_Required action:_ For this exercise, please reproduce the records below word for word, from the first line through the line with "a21oi_1 | 2 |".

_Data shown:_

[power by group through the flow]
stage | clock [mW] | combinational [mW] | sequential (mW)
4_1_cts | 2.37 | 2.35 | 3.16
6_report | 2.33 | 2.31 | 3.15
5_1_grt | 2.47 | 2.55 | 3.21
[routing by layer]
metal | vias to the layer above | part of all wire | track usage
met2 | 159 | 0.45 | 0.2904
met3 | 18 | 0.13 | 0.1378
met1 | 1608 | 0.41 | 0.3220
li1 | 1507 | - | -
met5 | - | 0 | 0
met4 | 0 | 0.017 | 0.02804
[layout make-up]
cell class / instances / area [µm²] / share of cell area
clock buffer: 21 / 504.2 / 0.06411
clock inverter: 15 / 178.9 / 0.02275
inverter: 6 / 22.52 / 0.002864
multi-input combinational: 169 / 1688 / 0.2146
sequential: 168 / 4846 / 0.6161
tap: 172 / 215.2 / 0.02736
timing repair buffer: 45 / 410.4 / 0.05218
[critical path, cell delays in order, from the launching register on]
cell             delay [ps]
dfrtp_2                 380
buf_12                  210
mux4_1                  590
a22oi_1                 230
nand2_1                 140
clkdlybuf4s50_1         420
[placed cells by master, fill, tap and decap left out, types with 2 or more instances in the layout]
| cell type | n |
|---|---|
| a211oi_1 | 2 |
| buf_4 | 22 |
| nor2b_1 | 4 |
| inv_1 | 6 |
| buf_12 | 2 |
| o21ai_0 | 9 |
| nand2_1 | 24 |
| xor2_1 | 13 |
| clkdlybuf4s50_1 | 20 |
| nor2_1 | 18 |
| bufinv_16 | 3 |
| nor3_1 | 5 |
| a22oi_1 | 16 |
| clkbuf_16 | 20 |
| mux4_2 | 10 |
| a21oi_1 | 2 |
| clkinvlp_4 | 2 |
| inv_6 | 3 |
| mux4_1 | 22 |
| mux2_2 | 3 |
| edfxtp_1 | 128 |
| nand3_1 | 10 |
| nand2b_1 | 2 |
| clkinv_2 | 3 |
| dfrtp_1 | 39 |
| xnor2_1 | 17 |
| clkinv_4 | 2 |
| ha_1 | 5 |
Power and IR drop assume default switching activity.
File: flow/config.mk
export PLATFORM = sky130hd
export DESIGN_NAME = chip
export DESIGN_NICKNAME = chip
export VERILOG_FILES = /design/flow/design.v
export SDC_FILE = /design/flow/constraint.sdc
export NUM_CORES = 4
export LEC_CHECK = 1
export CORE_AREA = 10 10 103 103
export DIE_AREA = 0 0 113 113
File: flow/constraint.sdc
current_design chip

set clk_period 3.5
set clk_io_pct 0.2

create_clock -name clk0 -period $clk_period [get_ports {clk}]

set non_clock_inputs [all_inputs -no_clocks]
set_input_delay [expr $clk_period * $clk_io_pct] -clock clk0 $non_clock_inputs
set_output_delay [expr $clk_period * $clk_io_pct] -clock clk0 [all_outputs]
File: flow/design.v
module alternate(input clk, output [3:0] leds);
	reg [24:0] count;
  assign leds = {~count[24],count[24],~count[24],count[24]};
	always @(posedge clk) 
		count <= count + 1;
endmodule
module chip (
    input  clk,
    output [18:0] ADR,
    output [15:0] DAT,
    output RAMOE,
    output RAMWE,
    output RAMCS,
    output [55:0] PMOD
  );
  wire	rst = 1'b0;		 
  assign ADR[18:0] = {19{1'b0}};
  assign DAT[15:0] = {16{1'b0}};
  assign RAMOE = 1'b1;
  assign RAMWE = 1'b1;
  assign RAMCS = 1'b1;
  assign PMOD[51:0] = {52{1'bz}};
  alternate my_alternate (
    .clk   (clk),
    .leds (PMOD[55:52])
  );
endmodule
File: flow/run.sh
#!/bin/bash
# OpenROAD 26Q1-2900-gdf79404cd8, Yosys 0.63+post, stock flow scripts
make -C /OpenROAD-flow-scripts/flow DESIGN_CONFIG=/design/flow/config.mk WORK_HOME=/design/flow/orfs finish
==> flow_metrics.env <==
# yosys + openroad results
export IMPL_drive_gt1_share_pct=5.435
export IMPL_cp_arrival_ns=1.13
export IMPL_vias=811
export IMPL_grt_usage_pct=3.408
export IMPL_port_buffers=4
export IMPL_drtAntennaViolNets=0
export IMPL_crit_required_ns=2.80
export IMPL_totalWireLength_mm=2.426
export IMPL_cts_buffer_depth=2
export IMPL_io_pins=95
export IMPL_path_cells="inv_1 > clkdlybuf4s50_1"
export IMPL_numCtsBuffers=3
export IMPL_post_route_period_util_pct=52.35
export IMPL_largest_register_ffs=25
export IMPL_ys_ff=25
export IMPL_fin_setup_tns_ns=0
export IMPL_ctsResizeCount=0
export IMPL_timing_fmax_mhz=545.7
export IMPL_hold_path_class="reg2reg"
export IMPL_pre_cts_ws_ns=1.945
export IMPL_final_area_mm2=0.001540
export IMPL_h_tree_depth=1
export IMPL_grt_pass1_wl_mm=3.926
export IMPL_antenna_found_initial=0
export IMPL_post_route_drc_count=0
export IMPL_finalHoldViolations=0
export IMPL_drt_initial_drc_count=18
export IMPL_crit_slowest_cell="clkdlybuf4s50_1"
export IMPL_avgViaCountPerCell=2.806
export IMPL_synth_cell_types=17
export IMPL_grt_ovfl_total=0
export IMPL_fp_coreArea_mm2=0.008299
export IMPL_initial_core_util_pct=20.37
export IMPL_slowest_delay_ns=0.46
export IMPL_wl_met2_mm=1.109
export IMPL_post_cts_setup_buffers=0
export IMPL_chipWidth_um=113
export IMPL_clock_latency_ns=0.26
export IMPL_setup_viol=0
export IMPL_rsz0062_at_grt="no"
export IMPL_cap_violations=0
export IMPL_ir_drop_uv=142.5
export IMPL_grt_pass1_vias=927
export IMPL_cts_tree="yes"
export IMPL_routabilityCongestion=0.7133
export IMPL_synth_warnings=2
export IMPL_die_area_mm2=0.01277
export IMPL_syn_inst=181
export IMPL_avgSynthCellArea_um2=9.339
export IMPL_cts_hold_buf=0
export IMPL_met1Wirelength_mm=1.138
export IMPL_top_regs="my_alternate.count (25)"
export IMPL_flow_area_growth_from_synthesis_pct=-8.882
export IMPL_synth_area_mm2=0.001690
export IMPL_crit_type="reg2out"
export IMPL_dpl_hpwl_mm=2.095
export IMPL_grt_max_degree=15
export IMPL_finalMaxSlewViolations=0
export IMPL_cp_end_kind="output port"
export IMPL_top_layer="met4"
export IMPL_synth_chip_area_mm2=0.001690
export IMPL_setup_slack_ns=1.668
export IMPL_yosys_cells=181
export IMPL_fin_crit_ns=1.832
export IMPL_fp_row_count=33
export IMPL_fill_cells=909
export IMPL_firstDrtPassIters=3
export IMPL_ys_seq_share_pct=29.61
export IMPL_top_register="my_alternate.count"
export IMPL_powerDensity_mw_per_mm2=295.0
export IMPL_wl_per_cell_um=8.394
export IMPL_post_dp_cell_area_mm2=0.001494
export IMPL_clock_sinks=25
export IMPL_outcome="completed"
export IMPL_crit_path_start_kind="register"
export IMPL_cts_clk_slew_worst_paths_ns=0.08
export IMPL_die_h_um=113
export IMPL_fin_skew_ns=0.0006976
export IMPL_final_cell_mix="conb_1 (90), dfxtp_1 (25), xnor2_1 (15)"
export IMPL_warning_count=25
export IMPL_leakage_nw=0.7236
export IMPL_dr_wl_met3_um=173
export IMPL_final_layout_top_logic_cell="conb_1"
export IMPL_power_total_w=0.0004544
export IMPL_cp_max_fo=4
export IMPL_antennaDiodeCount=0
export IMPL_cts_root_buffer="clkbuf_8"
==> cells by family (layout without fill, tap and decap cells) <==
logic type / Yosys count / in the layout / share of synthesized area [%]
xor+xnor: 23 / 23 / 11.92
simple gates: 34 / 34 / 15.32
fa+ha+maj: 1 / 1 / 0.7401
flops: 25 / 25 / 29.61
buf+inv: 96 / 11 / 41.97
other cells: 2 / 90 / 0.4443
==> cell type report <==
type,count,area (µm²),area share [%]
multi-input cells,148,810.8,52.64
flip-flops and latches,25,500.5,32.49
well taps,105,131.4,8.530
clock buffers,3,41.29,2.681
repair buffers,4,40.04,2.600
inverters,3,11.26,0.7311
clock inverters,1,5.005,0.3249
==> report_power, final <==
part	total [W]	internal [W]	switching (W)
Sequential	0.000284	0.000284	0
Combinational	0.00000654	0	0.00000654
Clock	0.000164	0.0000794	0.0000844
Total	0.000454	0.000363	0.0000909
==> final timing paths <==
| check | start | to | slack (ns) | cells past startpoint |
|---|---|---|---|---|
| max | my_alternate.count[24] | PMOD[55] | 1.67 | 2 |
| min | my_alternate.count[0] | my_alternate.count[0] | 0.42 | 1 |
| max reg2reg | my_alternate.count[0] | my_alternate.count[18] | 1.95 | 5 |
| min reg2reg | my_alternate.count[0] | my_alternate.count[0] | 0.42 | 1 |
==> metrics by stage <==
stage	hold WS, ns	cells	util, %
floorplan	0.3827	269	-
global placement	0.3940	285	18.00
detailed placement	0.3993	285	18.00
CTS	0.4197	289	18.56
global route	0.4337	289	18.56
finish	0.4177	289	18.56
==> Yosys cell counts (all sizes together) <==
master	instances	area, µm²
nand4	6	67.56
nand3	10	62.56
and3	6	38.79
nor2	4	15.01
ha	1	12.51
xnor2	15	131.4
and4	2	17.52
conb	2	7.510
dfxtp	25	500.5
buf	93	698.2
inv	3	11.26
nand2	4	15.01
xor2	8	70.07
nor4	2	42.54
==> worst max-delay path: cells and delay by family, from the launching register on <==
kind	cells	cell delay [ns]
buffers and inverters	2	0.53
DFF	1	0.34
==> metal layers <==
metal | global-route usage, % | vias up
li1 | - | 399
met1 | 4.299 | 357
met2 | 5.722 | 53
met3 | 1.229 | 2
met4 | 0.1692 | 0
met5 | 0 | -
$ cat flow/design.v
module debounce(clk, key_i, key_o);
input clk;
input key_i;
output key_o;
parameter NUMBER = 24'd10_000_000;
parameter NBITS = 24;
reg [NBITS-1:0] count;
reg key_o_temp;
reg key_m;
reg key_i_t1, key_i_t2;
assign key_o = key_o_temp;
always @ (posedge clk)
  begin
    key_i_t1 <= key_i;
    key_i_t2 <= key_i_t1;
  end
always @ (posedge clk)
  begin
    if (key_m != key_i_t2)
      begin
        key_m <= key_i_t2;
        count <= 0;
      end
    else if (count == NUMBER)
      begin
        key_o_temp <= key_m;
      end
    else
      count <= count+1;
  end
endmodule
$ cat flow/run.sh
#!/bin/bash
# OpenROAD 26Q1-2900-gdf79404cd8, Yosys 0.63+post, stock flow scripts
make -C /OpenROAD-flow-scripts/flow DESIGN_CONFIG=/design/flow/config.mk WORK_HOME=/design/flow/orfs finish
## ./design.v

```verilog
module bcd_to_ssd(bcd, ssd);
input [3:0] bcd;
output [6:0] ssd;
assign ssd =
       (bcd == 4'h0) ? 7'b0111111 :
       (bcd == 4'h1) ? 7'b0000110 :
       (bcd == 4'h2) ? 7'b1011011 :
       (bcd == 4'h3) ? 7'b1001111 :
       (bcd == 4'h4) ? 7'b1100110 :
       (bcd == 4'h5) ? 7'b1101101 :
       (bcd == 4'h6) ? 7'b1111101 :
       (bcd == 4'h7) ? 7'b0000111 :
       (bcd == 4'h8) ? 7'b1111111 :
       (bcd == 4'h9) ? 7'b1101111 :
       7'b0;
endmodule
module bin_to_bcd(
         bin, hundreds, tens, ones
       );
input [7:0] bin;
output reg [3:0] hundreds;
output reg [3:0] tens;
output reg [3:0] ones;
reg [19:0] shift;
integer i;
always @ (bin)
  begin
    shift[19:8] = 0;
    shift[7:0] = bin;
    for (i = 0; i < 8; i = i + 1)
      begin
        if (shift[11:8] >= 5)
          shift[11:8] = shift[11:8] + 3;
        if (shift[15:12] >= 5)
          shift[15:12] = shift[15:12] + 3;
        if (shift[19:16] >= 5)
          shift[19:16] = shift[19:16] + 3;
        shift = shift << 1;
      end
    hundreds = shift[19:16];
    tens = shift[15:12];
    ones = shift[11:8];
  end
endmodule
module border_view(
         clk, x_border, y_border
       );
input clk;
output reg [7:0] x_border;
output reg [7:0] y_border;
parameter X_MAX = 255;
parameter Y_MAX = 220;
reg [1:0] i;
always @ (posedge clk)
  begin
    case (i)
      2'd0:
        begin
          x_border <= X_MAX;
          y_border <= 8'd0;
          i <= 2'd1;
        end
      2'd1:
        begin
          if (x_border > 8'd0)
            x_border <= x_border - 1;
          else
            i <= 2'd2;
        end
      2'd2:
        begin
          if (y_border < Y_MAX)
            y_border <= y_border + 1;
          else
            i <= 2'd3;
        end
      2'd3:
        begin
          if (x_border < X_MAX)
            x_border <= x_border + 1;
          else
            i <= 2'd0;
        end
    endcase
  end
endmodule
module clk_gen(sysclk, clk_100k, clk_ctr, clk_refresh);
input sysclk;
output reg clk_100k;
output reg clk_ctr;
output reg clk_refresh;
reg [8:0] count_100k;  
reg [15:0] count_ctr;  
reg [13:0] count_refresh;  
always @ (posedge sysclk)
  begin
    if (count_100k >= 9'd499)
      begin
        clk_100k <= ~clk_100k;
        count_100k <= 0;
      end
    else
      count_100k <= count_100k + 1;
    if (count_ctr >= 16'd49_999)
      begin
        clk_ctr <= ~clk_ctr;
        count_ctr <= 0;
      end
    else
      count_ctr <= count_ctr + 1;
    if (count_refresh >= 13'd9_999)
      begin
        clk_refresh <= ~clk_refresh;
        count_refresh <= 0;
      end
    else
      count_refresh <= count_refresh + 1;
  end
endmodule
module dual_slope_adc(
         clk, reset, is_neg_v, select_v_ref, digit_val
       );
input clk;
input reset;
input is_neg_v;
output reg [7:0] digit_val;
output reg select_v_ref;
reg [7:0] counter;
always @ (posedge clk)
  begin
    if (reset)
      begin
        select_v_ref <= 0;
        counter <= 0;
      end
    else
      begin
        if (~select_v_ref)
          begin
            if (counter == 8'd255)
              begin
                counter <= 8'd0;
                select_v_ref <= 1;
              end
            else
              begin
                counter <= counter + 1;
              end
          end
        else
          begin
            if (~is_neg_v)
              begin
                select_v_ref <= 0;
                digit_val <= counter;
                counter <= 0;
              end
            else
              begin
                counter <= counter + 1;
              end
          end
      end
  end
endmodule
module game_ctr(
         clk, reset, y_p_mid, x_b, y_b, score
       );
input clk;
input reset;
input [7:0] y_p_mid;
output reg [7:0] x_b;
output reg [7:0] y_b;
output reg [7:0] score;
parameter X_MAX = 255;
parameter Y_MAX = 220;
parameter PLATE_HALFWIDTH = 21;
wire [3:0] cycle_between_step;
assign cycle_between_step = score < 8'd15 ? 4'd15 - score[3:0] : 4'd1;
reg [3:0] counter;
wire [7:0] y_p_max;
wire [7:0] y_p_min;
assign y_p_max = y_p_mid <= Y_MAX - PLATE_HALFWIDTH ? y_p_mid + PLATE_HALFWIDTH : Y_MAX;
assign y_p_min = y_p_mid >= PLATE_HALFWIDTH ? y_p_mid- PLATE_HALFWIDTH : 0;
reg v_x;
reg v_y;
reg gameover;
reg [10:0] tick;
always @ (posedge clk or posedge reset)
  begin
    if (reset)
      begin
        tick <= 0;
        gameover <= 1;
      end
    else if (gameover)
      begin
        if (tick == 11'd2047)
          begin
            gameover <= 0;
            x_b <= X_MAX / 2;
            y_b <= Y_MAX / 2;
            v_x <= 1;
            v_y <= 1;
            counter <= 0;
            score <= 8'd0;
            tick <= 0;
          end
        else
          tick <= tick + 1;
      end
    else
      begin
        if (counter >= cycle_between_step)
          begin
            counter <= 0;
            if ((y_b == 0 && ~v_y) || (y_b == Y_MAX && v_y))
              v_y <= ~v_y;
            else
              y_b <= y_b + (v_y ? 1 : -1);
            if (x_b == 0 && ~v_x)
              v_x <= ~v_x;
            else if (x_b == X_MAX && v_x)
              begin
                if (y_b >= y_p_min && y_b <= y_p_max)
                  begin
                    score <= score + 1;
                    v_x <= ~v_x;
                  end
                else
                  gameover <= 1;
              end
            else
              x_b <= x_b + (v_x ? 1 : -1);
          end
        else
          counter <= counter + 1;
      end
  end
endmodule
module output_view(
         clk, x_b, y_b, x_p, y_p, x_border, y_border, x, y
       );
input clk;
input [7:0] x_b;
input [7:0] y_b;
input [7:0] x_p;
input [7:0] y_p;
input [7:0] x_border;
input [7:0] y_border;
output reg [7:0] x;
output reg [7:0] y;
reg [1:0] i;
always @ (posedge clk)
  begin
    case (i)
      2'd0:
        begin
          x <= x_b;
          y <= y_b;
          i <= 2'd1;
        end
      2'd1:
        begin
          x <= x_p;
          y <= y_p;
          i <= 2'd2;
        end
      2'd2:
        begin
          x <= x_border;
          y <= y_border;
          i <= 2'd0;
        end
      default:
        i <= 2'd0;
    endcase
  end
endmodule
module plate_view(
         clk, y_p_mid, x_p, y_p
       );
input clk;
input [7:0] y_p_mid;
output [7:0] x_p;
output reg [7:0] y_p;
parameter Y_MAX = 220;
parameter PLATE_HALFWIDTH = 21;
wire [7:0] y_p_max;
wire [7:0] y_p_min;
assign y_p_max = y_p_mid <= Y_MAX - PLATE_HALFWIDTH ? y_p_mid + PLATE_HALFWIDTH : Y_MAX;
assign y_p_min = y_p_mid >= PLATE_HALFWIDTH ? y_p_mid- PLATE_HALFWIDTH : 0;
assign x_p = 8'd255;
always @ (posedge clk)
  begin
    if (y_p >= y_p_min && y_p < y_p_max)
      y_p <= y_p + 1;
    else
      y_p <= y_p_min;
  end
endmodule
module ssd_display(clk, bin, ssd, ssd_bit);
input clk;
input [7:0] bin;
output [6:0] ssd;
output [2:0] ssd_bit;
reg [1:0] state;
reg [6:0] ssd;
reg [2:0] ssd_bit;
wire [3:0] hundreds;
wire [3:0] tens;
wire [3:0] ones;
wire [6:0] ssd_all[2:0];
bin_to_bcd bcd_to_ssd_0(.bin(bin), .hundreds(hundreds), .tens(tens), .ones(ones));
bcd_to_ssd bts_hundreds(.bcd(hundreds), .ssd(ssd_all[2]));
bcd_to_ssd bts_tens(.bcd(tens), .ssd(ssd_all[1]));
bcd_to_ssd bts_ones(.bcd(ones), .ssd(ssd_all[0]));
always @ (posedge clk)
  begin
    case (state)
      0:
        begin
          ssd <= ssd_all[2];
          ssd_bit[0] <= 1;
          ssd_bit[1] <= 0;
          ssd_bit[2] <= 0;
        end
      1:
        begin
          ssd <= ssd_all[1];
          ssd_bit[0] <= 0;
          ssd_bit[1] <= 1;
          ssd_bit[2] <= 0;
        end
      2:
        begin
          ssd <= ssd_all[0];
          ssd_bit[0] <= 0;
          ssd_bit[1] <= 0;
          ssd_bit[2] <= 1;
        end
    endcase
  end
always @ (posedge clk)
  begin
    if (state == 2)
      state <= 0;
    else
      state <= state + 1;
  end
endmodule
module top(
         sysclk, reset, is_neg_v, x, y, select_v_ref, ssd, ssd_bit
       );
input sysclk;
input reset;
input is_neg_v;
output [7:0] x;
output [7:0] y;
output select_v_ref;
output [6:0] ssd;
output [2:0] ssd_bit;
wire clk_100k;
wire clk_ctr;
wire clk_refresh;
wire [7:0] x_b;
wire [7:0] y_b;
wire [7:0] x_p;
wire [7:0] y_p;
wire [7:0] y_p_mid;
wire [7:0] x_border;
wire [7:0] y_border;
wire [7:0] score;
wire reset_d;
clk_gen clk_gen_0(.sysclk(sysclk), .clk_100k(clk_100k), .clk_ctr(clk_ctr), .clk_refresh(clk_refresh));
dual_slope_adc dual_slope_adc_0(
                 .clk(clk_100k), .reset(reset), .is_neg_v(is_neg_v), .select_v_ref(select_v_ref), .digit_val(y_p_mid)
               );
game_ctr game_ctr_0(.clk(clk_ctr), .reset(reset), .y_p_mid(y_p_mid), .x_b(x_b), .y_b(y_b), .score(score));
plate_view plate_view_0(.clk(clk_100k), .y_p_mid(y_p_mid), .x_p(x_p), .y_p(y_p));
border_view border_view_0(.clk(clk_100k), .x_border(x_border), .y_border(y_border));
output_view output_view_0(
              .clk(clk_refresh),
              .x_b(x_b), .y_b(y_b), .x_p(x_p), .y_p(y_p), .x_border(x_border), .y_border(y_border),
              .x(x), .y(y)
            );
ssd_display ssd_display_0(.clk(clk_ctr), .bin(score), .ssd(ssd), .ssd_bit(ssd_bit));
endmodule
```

_Completed exercise:_
[power by group through the flow]
stage | clock [mW] | combinational [mW] | sequential (mW)
4_1_cts | 2.37 | 2.35 | 3.16
6_report | 2.33 | 2.31 | 3.15
5_1_grt | 2.47 | 2.55 | 3.21
[routing by layer]
metal | vias to the layer above | part of all wire | track usage
met2 | 159 | 0.45 | 0.2904
met3 | 18 | 0.13 | 0.1378
met1 | 1608 | 0.41 | 0.3220
li1 | 1507 | - | -
met5 | - | 0 | 0
met4 | 0 | 0.017 | 0.02804
[layout make-up]
cell class / instances / area [µm²] / share of cell area
clock buffer: 21 / 504.2 / 0.06411
clock inverter: 15 / 178.9 / 0.02275
inverter: 6 / 22.52 / 0.002864
multi-input combinational: 169 / 1688 / 0.2146
sequential: 168 / 4846 / 0.6161
tap: 172 / 215.2 / 0.02736
timing repair buffer: 45 / 410.4 / 0.05218
[critical path, cell delays in order, from the launching register on]
cell             delay [ps]
dfrtp_2                 380
buf_12                  210
mux4_1                  590
a22oi_1                 230
nand2_1                 140
clkdlybuf4s50_1         420
[placed cells by master, fill, tap and decap left out, types with 2 or more instances in the layout]
| cell type | n |
|---|---|
| a211oi_1 | 2 |
| buf_4 | 22 |
| nor2b_1 | 4 |
| inv_1 | 6 |
| buf_12 | 2 |
| o21ai_0 | 9 |
| nand2_1 | 24 |
| xor2_1 | 13 |
| clkdlybuf4s50_1 | 20 |
| nor2_1 | 18 |
| bufinv_16 | 3 |
| nor3_1 | 5 |
| a22oi_1 | 16 |
| clkbuf_16 | 20 |
| mux4_2 | 10 |
| a21oi_1 | 2 |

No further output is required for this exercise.